By making the communicator the subject of a work of art, Swallow appears to be imbuing it with qualities of transcendence and timelessness. This raises some familiar and controversial issues about art and its relationship to, and difference from, popular culture. Harry Feinberg was the prop designer who worked on E.T. The extra-terrestrial, producing the communicator that Swallow has reconstructed. By including his name in the title, Swallow acknowledges the prop designer at an art historical level. Removing the communicator from its place in cinema and popular culture, he transforms it into a work of fine art. Swallow has described this process as 'liberating the object through sculptural grace'.1

Swallow achieved this liberation by isolating a moment and an object in popular culture, remaking it in balsa wood and presenting it in an elaborate fine art context. Balsa wood is a substance Swallow has used to create many objects, including a BMX bike, many miniature dioramas on turntables and a gigantic head of Darth Vader. The material places his works into a common realm of contemplation. Chosen for its mute, timeless qualities, balsa wood evacuates temporality out of Swallow's subject matter and allows other meanings to enter. Many of these meanings take the form of alternative models for the artist's identity: hobbyist, backyard scientist, model-maker, film buff and cultural archaeologist.

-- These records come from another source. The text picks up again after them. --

**config.mk**
```make
export PLATFORM = sky130hd
export DESIGN_NAME = iq_writer
export DESIGN_NICKNAME = d
export VERILOG_FILES = /design/src/iq_pkg.sv /design/src/iq_fifo.sv /design/src/iq_writer.sv
export SDC_FILE = /design/constraint.sdc
export NUM_CORES = 1
export LEC_CHECK = 0
export ABC_AREA = 1
export ABC_CLOCK_PERIOD_IN_PS = 4100
export BUFFER_PORTS_ARGS = -buffer_cell sky130_fd_sc_hd__buf_2
export CORE_MARGIN = 4
export CORE_UTILIZATION = 43
export DETAILED_ROUTE_END_ITERATION = 6
export HOLD_SLACK_MARGIN = 0.06
export SYNTH_ARGS = -nofsm -noshare
export SYNTH_HDL_FRONTEND = slang
export SYNTH_SLANG_ARGS = --single-unit
```
**constraint.sdc**
```tcl
create_clock -name mclk -period 4.1 [get_ports mclk]
set_clock_uncertainty 0.2 [all_clocks]
set_input_delay 0.615 -clock mclk [delete_from_list [all_inputs] [get_ports mclk]]
set_output_delay 0.615 -clock mclk [all_outputs]
set_load 0.05 [all_outputs]
```
[src/rtl/psm_pkg.sv]
// Purpose: shared constants and types of the power-saving mode controller
// Assumes: 8-bit register port, 4-bit word address
// Notes: register offsets are word indices on the plain register port
package psm_pkg;

    // ****************************************
    // register port and map
    // ****************************************
    localparam int unsigned ADDR_W = 4;
    localparam int unsigned DATA_W = 8;
    localparam logic [3:0] PWR_CTRL_OFS = 4'h0;
    localparam logic [3:0] PLL_CFG_OFS = 4'h1;
    localparam logic [3:0] WAKE_STAT_OFS = 4'h2;
    localparam logic [3:0] MODE_STAT_OFS = 4'h3;

    // ****************************************
    // field positions and reset values
    // ****************************************
    localparam int IDLE_BIT = 0;
    localparam int PD_BIT = 1;
    localparam int SER_WAKE_BIT = 2;
    localparam int EXTERNAL_IRQ_ZERO_WAKE_BIT = 3;
    localparam int OSC_SHUT_BIT = 0;
    localparam logic [7:0] PWR_CTRL_MASK = 8'h0F;
    localparam logic [7:0] PLL_CFG_MASK = 8'h01;
    localparam logic [7:0] PWR_CTRL_RST = 8'h00;
    localparam logic [7:0] PLL_CFG_RST = 8'h00;
    localparam logic [3:0] WAKE_STAT_RST = 4'h0;

    // ****************************************
    // states and carriers
    // ****************************************
    typedef enum logic [1:0] {
        PSM_RUN = 2'b00,
        PSM_IDLE = 2'b01,
        PSM_PD = 2'b11,
        PSM_WAKE = 2'b10
    } psm_state_t;

    typedef struct packed {
        logic interval_counter;
        logic serial;
        logic external_irq_zero;
        logic any_irq;
    } psm_wake_src_t;

    typedef struct packed {
        logic core_clk_en;
        logic pll_en;
        logic osc_en;
        logic periph_clk_en;
        logic tic_clk_en;
    } psm_clk_ctrl_t;

    typedef struct packed {
        logic port_hold;
        logic dac_oe;
        logic ale;
        logic program_store_strobe;
    } psm_pin_ctrl_t;

    localparam psm_clk_ctrl_t CLK_RST = 5'h1F;
    localparam psm_pin_ctrl_t PIN_RST = 4'h7;

endpackage : psm_pkg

Swallow's own form of selection is emotive and aesthetic as much as technical. He said of Feinberg's communicator, 'I was trying to think about an object that related to the Powerbook as a communicative tool that has the ability of long reach contact and ideally personal or designed for individual use ... a dream tool.'2

In Swallow's techniques, all objects and creatures are interrelated within a curious logic. He conflates human, cultural, technical and natural things into a logic of evolution (and devolution) which is determined more by aesthetic and poetic meanings than by science.

Alongside his ability to utilise so many fascinating techniques (be it model-making, resin casting, upholstery, salvage or rejigging old turntables), Swallow's greatest skill is his ability to look at normal objects and recreate them in a way that brings out their romance and greater meaning. He has taken sneakers, skeletons, skulls, movies, computers and sea life and reinvented them within a logic that creates a world of its own, but that also reflects something special about the one that we live in.

- Lara Travis

  1. R Swallow, interview with the author, Oct 2002.
  2. R Swallow, interview with the author, Oct 2002.

Ricky Swallow is represented in Australia by Darren Knight Gallery, Sydney.